Gruñona y agorera, regresa una vez más Pepa en buena forma. Regresa, quién sabe si para volver a irse al cabo de poco. Ya empieza a darse cuenta de que lo suyo con Las uñas negras está cobrando tintes de escritura migratoria, y que sólo entre proyectos off-line se posa aquí a picotear, chapotear y trinar durante algunas entradas seguidas. Ustedes sabrán perdonar su intermitencia.

Hoy se metamorfosea en una Reina de Corazones barbuda y ordena a voz en cuello: "¡Que les rompan los espejos!". Un breve paseo veraniego por una ancha avenida de una ciudad europea ha bastado para convencerla: lejos de acarrear siglos de mala suerte ‒multipliquen los consabidos siete años por el número de espejos hechos trizas‒, tan engorrosa medida acortaría esta era ridícula. La era del culto narcisista y esmerado al cuerpo y de la proclamación a los cuatro vientos digitales del propio buen aspecto.

A lo largo de apenas veinte minutos de caminata alegre, Pepa se cruza tal vez con centenares de personas. Su mirada se encuentra con los ojos de los niños ‒a quienes, milagrosamente, aún no se les ha embotado cierta curiosidad por el mundo‒ y de cuatro adultos. Cuatro. La cantidad no es una frase hecha, ni entiendan por mirada clavar los ojos en el otro durante un tiempo significativo: se trata sencillamente de ver, de verse mutuamente.

La alienación analógica o tradicional ‒los hombres y mujeres opacos, abismados, sordos a cuanto los rodea tanto como a sí mismos‒ ha dado paso a la enajenación tecnológica. Ahora casi nadie ve nada porque andan embebidos en esa pantallita que contiene un mundo a su medida. Precisamente cuando el conocimiento universal ‒dicen‒ está al alcance de cualquiera que disponga de un aparatito y una conexión, el interés general se vuelca en un único objeto: YO.

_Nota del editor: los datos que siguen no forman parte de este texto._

Background: an optimization exercise with open tools, aiming at small area and a short achievable clock period. Do not read the settings as production practice. In this exercise RTL edits were held to simulation tests only and were not proved equivalent to the original. Power and IR drop assume default switching activity.

==> 05-28 <==
==> flow/design.v <==
`default_nettype none
package init_store_pkg;
  typedef enum logic [1:0] {
    ST_NONE   = 2'd0,
    ST_END    = 2'd1,
    ST_RANOUT = 2'd2,
    ST_ABORT  = 2'd3
  } status_e;
  localparam logic [23:0] DEF_END_CODE = 24'hFF_FFFF;
  localparam int DEV_HI = 23;
  localparam int DEV_LO = 16;
  localparam int REG_HI = 15;
  localparam int REG_LO = 8;
  localparam int VAL_HI = 7;
  localparam int VAL_LO = 0;
endpackage
`default_nettype wire
`default_nettype none
module ram_sdp_init #(
  parameter int DATA_W    = 24,
  parameter int ADDR_W    = 6,
  parameter     INIT_FILE = "adv7611.mif"
) (
  input  logic              clk,
  input  logic              rst,
  input  logic              a_we_i,
  input  logic [ADDR_W-1:0] a_addr_i,
  input  logic [DATA_W-1:0] a_wdata_i,
  output logic [DATA_W-1:0] a_rdata_o,
  input  logic [ADDR_W-1:0] b_addr_i,
  output logic [DATA_W-1:0] b_rdata_o
);
  localparam int DEPTH = 2**ADDR_W;
  logic [DATA_W-1:0] mem_q [DEPTH];
  logic [DATA_W-1:0] a_rdata_q;
  logic [DEPTH-1:0]  a_sel, b_sel;
  logic [DATA_W-1:0] a_rd, b_rd;
  always_ff @(posedge clk) begin
    for (int i = 0; i < DEPTH; i++) begin
      if (a_we_i && (a_addr_i == i[ADDR_W-1:0])) begin
        mem_q[i] <= a_wdata_i;
      end
    end
  end
  always_comb begin
    a_rd = '0;
    b_rd = '0;
    for (int i = 0; i < DEPTH; i++) begin
      a_sel[i] = (a_addr_i == i[ADDR_W-1:0]);
      b_sel[i] = (b_addr_i == i[ADDR_W-1:0]);
      a_rd = a_rd | (mem_q[i] & {DATA_W{a_sel[i]}});
      b_rd = b_rd | (mem_q[i] & {DATA_W{b_sel[i]}});
    end
  end
  always_ff @(posedge clk) begin
    if (rst) begin
      a_rdata_q <= '0;
    end else begin
      a_rdata_q <= a_rd;
    end
  end
  assign a_rdata_o = a_rdata_q;
  assign b_rdata_o = b_rd;
endmodule
`default_nettype wire
`default_nettype none
module init_cmd_store #(
  parameter int                DATA_W    = 24,
  parameter int                ADDR_W    = 6,
  parameter                    INIT_FILE = "adv7611.mif",
  parameter logic [DATA_W-1:0] END_CODE  = {DATA_W{1'b1}}
) (
  input  logic              clk,
  input  logic              rst,
  input  logic              host_we,
  input  logic [ADDR_W-1:0] host_addr,
  input  logic [DATA_W-1:0] host_wdata,
  output logic [DATA_W-1:0] host_rdata,
  input  logic              start,
  input  logic [ADDR_W-1:0] start_addr,
  input  logic              abort,
  output logic              busy,
  output logic              done,
  output logic [1:0]        status,
  output logic [ADDR_W:0]   count,
  output logic              m_valid,
  output logic [DATA_W-1:0] m_data,
  input  logic              m_ready
);
  localparam logic [1:0] S_IDLE  = 2'd0;
  localparam logic [1:0] S_RUN   = 2'd1;
  localparam logic [1:0] S_DRAIN = 2'd2;
  logic [1:0]        state_q, state_d;
  logic [ADDR_W:0]   ptr_q, ptr_d;
  logic              infl_q, infl_d;
  logic [1:0]        occ_q, occ_d;
  logic [DATA_W-1:0] slot0_q, slot0_d;
  logic [DATA_W-1:0] slot1_q, slot1_d;
  logic [ADDR_W:0]   count_q, count_d;
  init_store_pkg::status_e           status_q, status_d;
  logic              done_q, done_d;
  logic [DATA_W-1:0] mem_rd, ret_word;
  logic              pop, ret_valid, ret_end, push, issue, run;
  logic [1:0]        occ_next;
  logic [2:0]        credit;
  ram_sdp_init #(
    .DATA_W   (DATA_W),
    .ADDR_W   (ADDR_W),
    .INIT_FILE(INIT_FILE)
  ) u_ram (
    .clk      (clk),
    .rst      (rst),
    .a_we_i   (host_we),
    .a_addr_i (host_addr),
    .a_wdata_i(host_wdata),
    .a_rdata_o(host_rdata),
    .b_addr_i (ptr_q[ADDR_W-1:0]),
    .b_rdata_o(mem_rd)
  );
  always_comb begin
    run       = (state_q == S_RUN);
    pop       = (occ_q != 2'd0) && m_ready;
    ret_word  = occ_q[0] ? slot1_q : slot0_q;
    ret_valid = infl_q && run;
    ret_end   = ret_valid && (ret_word == END_CODE);
    push      = ret_valid && !ret_end;
    occ_next  = occ_q + {1'b0, push} - {1'b0, pop};
    credit    = {1'b0, occ_q} + {2'b00, infl_q} - {2'b00, pop};
    issue     = run && !ptr_q[ADDR_W] && !ret_end && !abort && (credit < 3'd2);
  end
  always_comb begin
    state_d  = state_q;
    ptr_d    = ptr_q;
    infl_d   = 1'b0;
    occ_d    = occ_next;
    slot0_d  = slot0_q;
    slot1_d  = slot1_q;
    count_d  = count_q + {{ADDR_W{1'b0}}, pop};
    status_d = status_q;
    done_d   = 1'b0;
    if (pop) begin
      slot0_d = slot1_q;
    end
    if (issue) begin
      if (occ_next[0]) begin
        slot1_d = mem_rd;
      end else begin
        slot0_d = mem_rd;
      end
    end
    case (state_q)
      S_IDLE: begin
        if (start && !abort) begin
          state_d  = S_RUN;
          ptr_d    = {1'b0, start_addr};
          count_d  = '0;
          status_d = init_store_pkg::ST_NONE;
          occ_d    = 2'd0;
        end
      end
      S_RUN: begin
        infl_d = issue;
        if (issue) begin
          ptr_d = ptr_q + 1'b1;
        end
        if (ret_end) begin
          state_d  = S_DRAIN;
          status_d = init_store_pkg::ST_END;
        end else if (ret_valid && ptr_q[ADDR_W]) begin
          state_d  = S_DRAIN;
          status_d = init_store_pkg::ST_RANOUT;
        end
      end
      S_DRAIN: begin
        if (occ_q == 2'd0) begin
          state_d = S_IDLE;
          done_d  = 1'b1;
        end
      end
      default: begin
        state_d = S_IDLE;
      end
    endcase
    if (abort && (state_q != S_IDLE)) begin
      state_d  = S_IDLE;
      occ_d    = 2'd0;
      infl_d   = 1'b0;
      status_d = init_store_pkg::ST_ABORT;
      done_d   = 1'b1;
    end
  end
  always_ff @(posedge clk) begin
    if (rst) begin
      state_q  <= S_IDLE;
      ptr_q    <= '0;
      infl_q   <= 1'b0;
      occ_q    <= 2'd0;
      count_q  <= '0;
      status_q <= init_store_pkg::ST_NONE;
      done_q   <= 1'b0;
    end else begin
      state_q  <= state_d;
      ptr_q    <= ptr_d;
      infl_q   <= infl_d;
      occ_q    <= occ_d;
      count_q  <= count_d;
      status_q <= status_d;
      done_q   <= done_d;
    end
  end
  always_ff @(posedge clk) begin
    slot0_q <= slot0_d;
    slot1_q <= slot1_d;
  end
  assign busy    = (state_q != S_IDLE);
  assign done    = done_q;
  assign status  = status_q;
  assign count   = count_q;
  assign m_valid = (occ_q != 2'd0);
  assign m_data  = slot0_q;
endmodule
`default_nettype wire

Da grima el espectáculo cotidiano del cultivo exacerbado de facetas de la personalidad que rayan en lo patológico y que se han vuelto normales por pura estadística, como la obsesión milimétrica por el aspecto externo o la necesidad de proyectar constantemente al mundo una imagen de disponibilidad social, festiva o sexual. El deseo de ser aceptado y amado es ancestral, quizá inherente a la naturaleza humana. Pero cuando adopta esta forma no sólo es perjudicial y lastimoso, sino además inútil.

Por eso Pepa lanza su sortilegio al mundo como un antídoto a tanto despropósito: "¡Que les rompan los espejos, las pantallas, las cámaras, que no les sirven más que para extremar la vigilancia histérica de su YO aparente!". Que los usen de una vez por todas para verse o que se encuentren privados de ellos, como se priva a un adicto de su droga a fin de devolverle la vida.